Polyphenolic flavonoids and gallate esters are potentially attractive targets for lignin bioengineering because their copolymerization with normal monolignols could reduce lignin hydrophobicity and cross-linking to polysaccharides, or facilitate delignification by biomass pretreatments. To test this hypothesis, we biomimetically lignified maize cell walls with normal monolignols (coniferyl and sinapyl alcohols) plus a series of epicatechin, quercetin glycoside, and gallate derivatives, each added as 45% of the precursor mixture. Epigallocatechin gallate (EGCG) was among the most promising alternate monomers examined because it readily formed wall-bound lignin with normal monolignols and increased the inherent ruminal fermentability of non-pretreated cell walls by 33% relative to lignified controls. Subsequent in vitro peroxidase-catalyzed polymerization experiments revealed that both gallate ester and pyrogallol moieties in EGCG underwent radical cross-coupling with monolignols forming mainly benzodioxane units in the polymer.

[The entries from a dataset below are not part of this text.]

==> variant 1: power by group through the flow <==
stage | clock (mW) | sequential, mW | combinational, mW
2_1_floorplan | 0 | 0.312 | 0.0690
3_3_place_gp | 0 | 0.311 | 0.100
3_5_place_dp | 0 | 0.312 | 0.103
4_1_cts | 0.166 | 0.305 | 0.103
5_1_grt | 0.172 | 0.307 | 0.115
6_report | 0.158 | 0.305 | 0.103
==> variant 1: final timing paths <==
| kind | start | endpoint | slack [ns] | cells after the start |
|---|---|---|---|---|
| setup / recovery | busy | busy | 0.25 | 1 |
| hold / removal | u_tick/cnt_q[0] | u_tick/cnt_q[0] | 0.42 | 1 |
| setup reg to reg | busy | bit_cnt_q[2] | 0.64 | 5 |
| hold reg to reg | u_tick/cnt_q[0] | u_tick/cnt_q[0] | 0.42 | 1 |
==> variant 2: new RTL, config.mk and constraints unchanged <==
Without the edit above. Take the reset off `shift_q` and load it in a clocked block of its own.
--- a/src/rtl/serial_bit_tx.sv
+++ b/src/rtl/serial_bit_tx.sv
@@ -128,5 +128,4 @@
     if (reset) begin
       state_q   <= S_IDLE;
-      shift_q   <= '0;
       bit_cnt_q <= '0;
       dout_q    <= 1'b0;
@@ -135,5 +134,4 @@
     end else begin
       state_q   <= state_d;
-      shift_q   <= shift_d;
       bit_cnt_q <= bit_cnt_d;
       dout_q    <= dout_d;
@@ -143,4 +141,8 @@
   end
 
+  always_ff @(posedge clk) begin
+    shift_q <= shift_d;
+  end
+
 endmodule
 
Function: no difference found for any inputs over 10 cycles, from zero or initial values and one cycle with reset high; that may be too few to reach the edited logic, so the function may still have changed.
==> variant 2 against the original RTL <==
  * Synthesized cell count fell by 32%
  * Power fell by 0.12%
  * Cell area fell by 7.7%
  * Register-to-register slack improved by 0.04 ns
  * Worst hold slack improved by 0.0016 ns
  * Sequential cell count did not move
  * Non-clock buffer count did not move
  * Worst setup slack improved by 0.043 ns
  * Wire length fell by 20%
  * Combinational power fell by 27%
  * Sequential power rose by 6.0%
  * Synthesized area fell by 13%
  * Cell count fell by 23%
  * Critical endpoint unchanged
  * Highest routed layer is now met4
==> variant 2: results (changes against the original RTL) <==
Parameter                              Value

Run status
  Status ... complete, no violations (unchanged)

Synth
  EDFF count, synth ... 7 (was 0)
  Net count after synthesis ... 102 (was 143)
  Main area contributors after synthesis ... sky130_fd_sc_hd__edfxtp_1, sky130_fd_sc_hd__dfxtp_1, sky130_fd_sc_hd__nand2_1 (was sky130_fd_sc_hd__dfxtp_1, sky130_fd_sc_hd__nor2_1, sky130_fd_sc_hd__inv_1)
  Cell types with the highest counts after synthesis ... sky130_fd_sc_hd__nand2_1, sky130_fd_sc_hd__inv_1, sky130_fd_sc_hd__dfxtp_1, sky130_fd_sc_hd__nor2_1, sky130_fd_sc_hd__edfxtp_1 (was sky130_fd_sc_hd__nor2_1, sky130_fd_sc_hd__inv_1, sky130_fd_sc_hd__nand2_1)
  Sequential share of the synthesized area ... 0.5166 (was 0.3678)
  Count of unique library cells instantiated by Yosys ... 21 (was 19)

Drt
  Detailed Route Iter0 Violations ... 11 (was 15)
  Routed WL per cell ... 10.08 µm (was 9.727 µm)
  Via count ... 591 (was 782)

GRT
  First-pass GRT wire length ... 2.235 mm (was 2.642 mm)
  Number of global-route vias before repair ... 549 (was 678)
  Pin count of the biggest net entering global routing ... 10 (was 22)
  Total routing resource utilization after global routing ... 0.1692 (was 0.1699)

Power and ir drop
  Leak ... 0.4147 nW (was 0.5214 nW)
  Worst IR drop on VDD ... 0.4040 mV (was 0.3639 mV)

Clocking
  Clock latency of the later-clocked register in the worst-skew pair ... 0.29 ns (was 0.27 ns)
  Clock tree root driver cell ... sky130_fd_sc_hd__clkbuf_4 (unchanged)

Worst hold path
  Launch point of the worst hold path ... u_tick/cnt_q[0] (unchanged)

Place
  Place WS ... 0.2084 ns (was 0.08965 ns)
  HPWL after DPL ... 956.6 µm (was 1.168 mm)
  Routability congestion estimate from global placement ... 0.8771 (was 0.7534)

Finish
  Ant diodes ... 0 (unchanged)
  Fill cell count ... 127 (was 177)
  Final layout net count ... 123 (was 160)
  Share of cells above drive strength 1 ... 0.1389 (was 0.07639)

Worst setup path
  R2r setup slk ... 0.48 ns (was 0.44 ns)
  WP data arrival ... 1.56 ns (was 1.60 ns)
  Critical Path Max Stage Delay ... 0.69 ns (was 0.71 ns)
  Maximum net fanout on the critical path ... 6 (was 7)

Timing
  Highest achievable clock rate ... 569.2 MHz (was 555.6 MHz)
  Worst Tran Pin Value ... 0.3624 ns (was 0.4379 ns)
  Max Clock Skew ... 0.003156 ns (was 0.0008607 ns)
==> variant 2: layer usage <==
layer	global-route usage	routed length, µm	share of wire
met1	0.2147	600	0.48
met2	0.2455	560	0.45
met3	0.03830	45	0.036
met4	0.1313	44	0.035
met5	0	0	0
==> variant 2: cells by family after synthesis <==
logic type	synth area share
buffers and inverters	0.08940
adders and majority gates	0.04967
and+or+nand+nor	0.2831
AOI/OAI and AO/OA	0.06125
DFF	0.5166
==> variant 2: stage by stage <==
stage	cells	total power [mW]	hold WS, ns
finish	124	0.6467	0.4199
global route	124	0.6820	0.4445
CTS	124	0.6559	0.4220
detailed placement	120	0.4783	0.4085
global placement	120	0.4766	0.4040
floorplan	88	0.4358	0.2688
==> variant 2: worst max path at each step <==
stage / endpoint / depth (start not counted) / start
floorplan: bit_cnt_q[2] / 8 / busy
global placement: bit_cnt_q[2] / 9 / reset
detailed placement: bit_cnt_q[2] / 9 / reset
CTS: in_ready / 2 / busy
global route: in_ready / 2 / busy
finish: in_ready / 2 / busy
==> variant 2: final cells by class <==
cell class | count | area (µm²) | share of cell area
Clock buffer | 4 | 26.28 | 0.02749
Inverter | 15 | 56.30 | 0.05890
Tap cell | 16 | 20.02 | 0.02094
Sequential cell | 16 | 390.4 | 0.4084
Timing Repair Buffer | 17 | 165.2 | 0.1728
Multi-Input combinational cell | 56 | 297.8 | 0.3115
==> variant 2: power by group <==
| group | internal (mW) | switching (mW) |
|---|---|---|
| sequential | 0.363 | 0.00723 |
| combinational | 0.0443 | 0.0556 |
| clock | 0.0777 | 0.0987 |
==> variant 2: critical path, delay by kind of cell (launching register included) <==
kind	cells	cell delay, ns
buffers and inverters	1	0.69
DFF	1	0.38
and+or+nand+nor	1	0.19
File: config.mk
export PLATFORM = sky130hd
export DESIGN_NAME = uart_tx_controller_flat
export DESIGN_NICKNAME = d
export VERILOG_FILES = /design/src/rtl/uart_tx_controller_if.sv /design/src/rtl/uart_tx_controller.sv /design/src/flat_wrapper.sv
export SDC_FILE = /design/constraint.sdc
export NUM_CORES = 1
export LEC_CHECK = 0
export ABC_AREA = 1
export CAP_MARGIN = 10
export CORE_MARGIN = 1.5
export CORE_UTILIZATION = 40
export CTS_BUF_LIST = sky130_fd_sc_hd__clkbuf_8
export CTS_CLUSTER_SIZE = 8
export DETAILED_ROUTE_END_ITERATION = 7
export PLACE_DENSITY_LB_ADDON = 0.12
export SKIP_CTS_REPAIR_TIMING = 1
export SLEW_MARGIN = 20
export SYNTH_ARGS = -nofsm -noshare
export SYNTH_HDL_FRONTEND = slang
export SYNTH_SLANG_ARGS = --single-unit
File: constraint.sdc
create_clock -name clk -period 1.5 [get_ports clk]
set_clock_uncertainty 0.1 [all_clocks]
set_input_delay 0.375 -clock clk [delete_from_list [all_inputs] [get_ports clk]]
set_output_delay 0.375 -clock clk [all_outputs]
set_load 0.02 [all_outputs]
File: src/rtl/uart_tx_controller_if.sv
// rtl/uart_tx_controller_if.sv - word handshake between the UART transmitter's producer and frame sequencer
interface uart_tx_controller_if #(
    parameter int DATA_WIDTH = 8
);
    logic [DATA_WIDTH-1:0] p_data;
    logic                  data_valid;
    logic                  data_ready;
    logic                  par_en;
    logic                  par_type;

    modport master (
        output p_data,
        output data_valid,
        output par_en,
        output par_type,
        input  data_ready
    );

    modport slave (
        input  p_data,
        input  data_valid,
        input  par_en,
        input  par_type,
        output data_ready
    );
endinterface

File: src/rtl/uart_tx_controller.sv
// rtl/uart_tx_controller.sv - UART transmit frame sequencer: bit timing, serializer stepping, line mux
module uart_tx_controller #(
    parameter  int DATA_WIDTH   = 8,
    parameter  int CLKS_PER_BIT = 16,
    parameter  int STOP_BITS    = 1,
    localparam int IDX_W        = $clog2(DATA_WIDTH)
) (
    input  logic                  clk,
    input  logic                  reset_n,
    uart_tx_controller_if.slave   up_if,
    output logic [DATA_WIDTH-1:0] ser_parallel,
    output logic                  ser_en,
    output logic [IDX_W-1:0]      ser_data_index,
    input  logic                  ser_data,
    output logic                  tx_out,
    output logic                  busy
);
    localparam int TICK_W = (CLKS_PER_BIT > 1) ? $clog2(CLKS_PER_BIT) : 1;

    typedef enum logic [2:0] {
        IDLE   = 3'd0,
        START  = 3'd1,
        DATA   = 3'd2,
        PARITY = 3'd3,
        STOP   = 3'd4
    } state_t;

    state_t             state, state_next;
    logic [TICK_W-1:0]  tick_cnt;
    logic [IDX_W-1:0]   bit_cnt, bit_cnt_next;
    logic [DATA_WIDTH-1:0] data_q;
    logic               par_bit_q;
    logic               par_en_q;
    logic               last_tick;
    logic               accept;

    assign last_tick     = (tick_cnt == TICK_W'(CLKS_PER_BIT - 1));
    assign up_if.data_ready = (state == IDLE);
    assign accept        = up_if.data_valid & up_if.data_ready;
    assign busy          = (state != IDLE);
    assign ser_parallel  = data_q;

    always_ff @(posedge clk or negedge reset_n) begin
        if (!reset_n) begin
            state     <= IDLE;
            tick_cnt  <= '0;
            bit_cnt   <= '0;
            data_q    <= '0;
            par_bit_q <= 1'b0;
            par_en_q  <= 1'b0;
        end else begin
            state   <= state_next;
            bit_cnt <= bit_cnt_next;
            if (state == IDLE || last_tick) begin
                tick_cnt <= '0;
            end else begin
                tick_cnt <= tick_cnt + TICK_W'(1);
            end
            // Word and parity are frozen at accept so upstream may move on immediately.
            if (accept) begin
                data_q    <= up_if.p_data;
                par_en_q  <= up_if.par_en;
                par_bit_q <= (^up_if.p_data) ^ up_if.par_type;
            end
        end
    end

    always_comb begin
        state_next     = state;
        bit_cnt_next   = bit_cnt;
        ser_en         = 1'b0;
        ser_data_index = '0;
        tx_out         = 1'b1;
        case (state)
            IDLE: begin
                if (accept) begin
                    state_next = START;
                end
            end
            START: begin
                tx_out = 1'b0;
                if (last_tick) begin
                    ser_en     = 1'b1;
                    state_next = DATA;
                end
            end
            DATA: begin
                tx_out = ser_data;
                if (last_tick) begin
                    if (bit_cnt != IDX_W'(DATA_WIDTH - 1)) begin
                        // Serializer output is registered, so request the next bit one edge early.
                        ser_en         = 1'b1;
                        ser_data_index = bit_cnt + IDX_W'(1);
                        bit_cnt_next   = bit_cnt + IDX_W'(1);
                    end else begin
                        bit_cnt_next = '0;
                        state_next   = par_en_q ? PARITY : STOP;
                    end
                end
            end
            PARITY: begin
                tx_out = par_bit_q;
                if (last_tick) begin
                    state_next = STOP;
                end
            end
            STOP: begin
                tx_out = 1'b1;
                if (last_tick) begin
                    if (bit_cnt == IDX_W'(STOP_BITS - 1)) begin
                        bit_cnt_next = '0;
                        state_next   = IDLE;
                    end else begin
                        bit_cnt_next = bit_cnt + IDX_W'(1);
                    end
                end
            end
            default: begin
                state_next = IDLE;
            end
        endcase
    end
endmodule

File: src/flat_wrapper.sv
// flat-port wrapper written by rule: the top's interface ports become plain ports
module uart_tx_controller_flat 
#(
    parameter  int DATA_WIDTH   = 8,
    parameter  int CLKS_PER_BIT = 16,
    parameter  int STOP_BITS    = 1,
    localparam int IDX_W        = $clog2(DATA_WIDTH)
)
  (clk, reset_n, ser_parallel, ser_en, ser_data_index, ser_data, tx_out, busy, up_if_p_data, up_if_data_valid, up_if_par_en, up_if_par_type, up_if_data_ready);
  uart_tx_controller_if #(.DATA_WIDTH(DATA_WIDTH)) up_if_i ();
  input  logic clk;
  input  logic reset_n;
  output logic [DATA_WIDTH-1:0] ser_parallel;
  output logic ser_en;
  output logic [IDX_W-1:0] ser_data_index;
  input  logic ser_data;
  output logic tx_out;
  output logic busy;
  input wire logic [$bits(up_if_i.p_data)-1:0] up_if_p_data;
  input wire logic [$bits(up_if_i.data_valid)-1:0] up_if_data_valid;
  input wire logic [$bits(up_if_i.par_en)-1:0] up_if_par_en;
  input wire logic [$bits(up_if_i.par_type)-1:0] up_if_par_type;
  output wire logic [$bits(up_if_i.data_ready)-1:0] up_if_data_ready;
  assign up_if_i.p_data = up_if_p_data;
  assign up_if_i.data_valid = up_if_data_valid;
  assign up_if_i.par_en = up_if_par_en;
  assign up_if_i.par_type = up_if_par_type;
  assign up_if_data_ready = up_if_i.data_ready;
  uart_tx_controller #(.DATA_WIDTH(DATA_WIDTH), .CLKS_PER_BIT(CLKS_PER_BIT), .STOP_BITS(STOP_BITS)) u_core (.clk(clk), .reset_n(reset_n), .up_if(up_if_i), .ser_parallel(ser_parallel), .ser_en(ser_en), .ser_data_index(ser_data_index), .ser_data(ser_data), .tx_out(tx_out), .busy(busy));
endmodule
# Yosys cells after proc, flatten, opt, wreduce, memory -nomap -nowiden
# Cells that the tools add are included.
[totals]
output_inout_bits = 15
regBits = 20
word_cells = 53
[classes]
n_reduce_logical = 8
n_mux = 22
n_eq_ne = 13
add_sub_neg = 2
n_bitwise = 2
[op_table]
columns = ["cell", "count"]
rows = [
  ["$mux 3", 14],
  ["$pmux 3 s5", 1],
  ["$ne 2x1->1 const B", 5],
  ["$reduce_xor 8->1", 1],
  ["$reduce_and 7->1", 1],
  ["$eq 3x2->1 const B", 2],
  ["$logic_not 3->1", 2],
  ["$pmux 3 s2", 1],
  ["$add 4x1->4 const B", 1],
  ["$eq 4x4->1 const B", 1],
  ["$mux 4", 1],
  ["$ne 2x2->1 const B", 2],
  ["$add 3x1->3 const B", 1],
  ["$eq 3x1->1 const B", 1],
  ["$eq 3x3->1 const B", 1],
  ["$mux 1", 3],
  ["$ne 3x3->1 const B", 1],
  ["$pmux 1 s3", 1],
  ["$reduce_and 3->1", 1],
  ["$reduce_bool 3->1", 1],
  ["$pmux 1 s2", 1],
  ["$reduce_bool 2->1", 1],
  ["$and 1x1->1", 1],
  ["$logic_or 1x1->1", 1],
  ["$xor 1x1->1", 1],
]

# Depth between registers and ports, before layout
[depth]
depth_word = 4
mapped_depth = 10
ltp_nobuf = 10

# Least setup slack after synthesis
# Ideal clock, no wire load.
[synth_timing]
path_kind = "register to output"
from = "reg u_core.bit_cnt[0]"
to = "out ser_data_index[0]"
setup_slack_ps = -329
required_ps = 1025
arrival_time_ps = 1354
path_stages_with_launch = 6
cell_sequence = "dfrtp_1 -> ha_1 -> ha_1 -> inv_1 -> nand2_1 -> nor3_1"
[synth_between]
elab_chain_cells = 4
[synth_rtl]
columns = ["element", "line", "source"]
rows = [
  ["from (decl)", "uart_tx_controller.sv:30", "logic [IDX_W-1:0] bit_cnt, bit_cnt_next;"],
  ["from (signal assigned)", "uart_tx_controller.sv:53", "bit_cnt <= bit_cnt_next;"],
  ["$add 3x1->3 or $ne 3x3->1 (tied branches)", "uart_tx_controller.sv:93, uart_tx_controller.sv:90", ""],
  ["$mux 3 *", "uart_tx_controller.sv:90", "if (bit_cnt != IDX_W'(DATA_WIDTH - 1)) begin"],
  ["$mux 3 *", "uart_tx_controller.sv:89", "if (last_tick) begin"],
  ["$mux 3 *", "uart_tx_controller.sv:74", "case (state)"],
  ["to (decl)", "flat_wrapper.sv:15", "output logic [IDX_W-1:0] ser_data_index;"],
]
# Mark *: on every way between the ends. The rest lies on a longest branch, timed or not.

# Worst setup path in the final report
# Ends and elaborated chain as after synthesis.

==> reports/qor.yml <==
run_status:
  outcome: "finished, violations left"
  violated_checks: "negative setup slack"
setup_path:
  r2r.worst_path.cells: 9
  worstReg2RegEnd: "u_core.bit_cnt[0]$_DFFE_PN0P_"
  worstPathMaxFanout: 3
  reg2reg_slack_ns: -0.11
  criticalPathCategory: "flip-flop to output port"
  worst_path_largest_cell_delay_ns: 0.41
  worst_setup_path_end_kind: "output port"
  cp_cell_sequence: "ha_2, ha_4, inv_4, nand2_4, nor3_4, buf_6"
  crit_path_start_kind: "flip-flop"
  timing.critical_path.required_ns: 1.02
  reg2reg_from: "u_core.state[1]$_DFFE_PN0P_"
  worst-endpoint-arrival_ns: 1.40
  timing.critical_path.slowest_stage_cell: "dfrtp_1"
global_routing:
  grtUsageTotal: 0.183
  grt_remaining_overflow: 0
  grt_max_degree: 21
  global_route_wire_length_before_repair_mm: 4.74
  grt_pass1_vias: 1173
  number_of_antenna_violations_at_the_first_check_in_global_routing: 0
drt:
  post-route-drc-count: 0
  detail_route.wl_per_cell_um: 11.5
  num_vias: 1213
  wl_met1_mm: 1.22
  drt_iter0_markers: 33
  wl_met2_mm: 1.63
  wl_mm: 2.95
  via_per_inst: 4.72
  highest_layer: "met4"
  wl_met3_um: 84
  postRouteAntennaNets: 0
  detailedRoute.firstPassIterationCount: 4
synth:
  synth_area_in_compound_gates: 0.0854
  syn_area_per_cell_um2: 7.60
  synth_simple_gate_area_share: 0.336
  yosys-mux-area-fraction: 0
  post_synth_instance_area_um2: 1190
  synth_warnings: 0
  synth.top_cells.by_area: "dfrtp_1 (42%), nand2_1 (19%), inv_1 (6.6%)"
  synth_xor_area_frac: 0.0222
  synthAdderAreaFrac: 0.0422
  synth_top_area_share: 0.422
  ys_ff_latch: 20
  yosysSeqAreaShare: 0.422
  post_synth_num_cell_types: 22
  synth_top_family_by_area: "simple AND/OR/NAND/NOR gates"
  syn-num-nets: 174
  synthCells: 156
  netlist.top_cell.by_area: "dfrtp_1"
floorplan:
  io_pins: 29
  floorplan.initialDensity: 0.426
  floorplan.core_area_um2: 2780
  chipWidth_um: 57.5
  die_area_um2: 3300
  die_height_um: 57.5
  placementRows: 19
finish:
  stdcell_count: 257
  final_core_util: 0.742
  area_growth_syn_to_layout_pct: 73.9
  num_antenna_cells: 0
  nNetsFinal: 246
  final_layout_size_suffix_gt1_frac: 0.425
clocking:
  clock_tree.root_cell: "clkbuf_8"
  tritoncts.num_buffers: 3
  cts_tree: "built"
  path_clk_slew_ns: 0.07
  cts-root-to-sink-buffers: 2
  clock_sink_count: 20
  worstSkewPairLatency_ns: 0.25
  htree_num_levels: 1
place:
  post-place-ws_ns: -0.642
  io_buffer_count: 28
  gp_congestion: 0.831
  post-place-cells: 248
  post-dp-hpwl_mm: 2.18
timing:
  rsz0062_at_grt: "yes"
  timing.final.hold_violations: 0
  final.min_clock_period_ns: 1.87
  post-route-worst-setup-slack_ns: -0.374
  setup_viol: 13
  layout_worst_path_cycle_share: 1.25
  maxClockFrequency_mhz: 534
  setup-tns-final_ns: -2.37
  worst_pin_slew_ns: 0.260
  timing.final.max_slew_violations: 0
  slew_headroom: 0.827
worst_hold_path:
  worst_hold_path_type: "primary input to asynchronous set/reset pin"
power_and_ir_drop:
  p_leak_nw: 1.19
  power_density_nw_per_um2: 523
  ir_drop_uv: 452
run:
  timing.max_cap.violations: 0
[per-layer routing]
metal / global-route usage / up-vias
li1: - / 622
met1: 0.218 / 568
met2: 0.330 / 21
met3: 0.0249 / 2
met4: 0.0698 / 0
met5: 0 / -
[synthesized netlist by cell type]
master / n
nand2_1: 59
inv_1: 21
dfrtp_1: 20
nand3_1: 8
nor2_1: 8
o21ai_2: 6
inv_2: 5
ha_1: 4
nor2_4: 4
o21ai_0: 4
a21oi_1: 3
nand2_2: 2
nor3_1: 2
xor2_1: 2
buf_6: 1
nand2_4: 1
nand3_2: 1
nand4_2: 1
nor2_2: 1
o2111ai_1: 1
o21ai_1: 1
xnor2_1: 1
[worst max-delay path, delay by kind of cell, from the launching register on]
kind | cells | cell delay [ns]
adder cells (fa/ha/maj) | 2 | 0.37
buffers and inverters | 2 | 0.19
AND/OR/NAND/NOR | 2 | 0.18
flip-flops | 1 | 0.41
[area by class of cell]
cell class	count	area (um2)
sequential	20	500
timing repair buffer	68	637
clock buffer	3	41.3
fill	216	718
inverter	26	110
tap	31	38.8
multi-input combinational	109	736
[cells in the final DEF (no fill, tap or decap), types with 2 or more instances in the layout]
cell and n:
ha_4 2, dfrtp_1 20, nor3_4 2, ha_2 2
buf_6 13, nand3_1 5, nor2_4 8, clkbuf_8 3
nand2_2 5, buf_4 34, clkdlybuf4s50_1 11, a21oi_1 2
dlymetal6s2s_1 10, nand3_2 3, nand2_4 3, xor2_1 2
inv_4 3, o21ai_2 9, nand2_1 54, inv_2 4
nor2_1 4, inv_1 18
[metrics by stage]
stage,hold slack (ns),instance area (um2),total power (W)
floorplan,-0.0206,1280,0.000646
global placement,0.356,1840,0.000745
detailed placement,0.367,1840,0.000749
CTS,0.367,1880,0.00109
global route,0.390,2060,0.00113
finish,0.360,2060,0.00108
[cells by family (layout without fill, tap and decap cells)]
group / Yosys count / in the layout
AOI/OAI and AO/OA: 15 / 15
xor gates and xnor gates: 3 / 3
adders and majority gates: 4 / 4
buffers and inverters: 27 / 97
DFF: 20 / 20
and+or+nand+nor: 87 / 87
[worst max-delay path by stage]
stage	startpoint	end	slack [ns]	depth (start not counted)
detailed placement	u_core.bit_cnt[0]$_DFFE_PN0P_	ser_data_index[0]	-0.64	6
global route	u_core.bit_cnt[0]$_DFFE_PN0P_	ser_data_index[0]	-0.42	6
finish	u_core.bit_cnt[0]$_DFFE_PN0P_	ser_data_index[0]	-0.37	6
CTS	u_core.bit_cnt[0]$_DFFE_PN0P_	ser_data_index[0]	-0.92	6
global placement	u_core.bit_cnt[0]$_DFFE_PN0P_	ser_data_index[0]	-0.60	6
floorplan	u_core.bit_cnt[0]$_DFFE_PN0P_	ser_data_index[0]	-0.13	5
[power breakdown]
part / total, W / internal, W / switching [W]
Sequential: 0.000567 / 0.000555 / 0.0000117
Combinational: 0.000174 / 0.0000891 / 0.0000852
Clock: 0.000337 / 0.000178 / 0.000159
Total: 0.00108 / 0.000822 / 0.000256
[sequential cells by signal (all words and copies together), names as in the netlist]
| register | flops |
|---|---|
| u_core.bit_cnt | 3 |
| u_core.tick_cnt | 4 |
| u_core.par_en_q | 1 |
| u_core.par_bit_q | 1 |
| u_core.ser_parallel | 8 |
| u_core.state | 3 |
No activity file was read; power rests on OpenSTA's default activity.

Incorporation of EGCG into lignin permitted extensive alkaline delignification of cell walls (73 to 90%) that far exceeded lignified controls (44 to 62%). Improved delignification may be attributed to cleavage of ester intra-unit linkages within EGCG and trapping of quinone methide intermediates by EGCG to block benzyl ether cross-linking of lignin to structural polysaccharides. Alkaline-insoluble residues from EGCG-lignified walls yielded 30% more total sugars than lignified controls during enzymatic saccharification. Overall, our results suggest that apoplastic deposition of EGCG for incorporation into lignin could be a promising plant genetic engineering target for improving the fermentation, delignification and saccharification of biomass crops.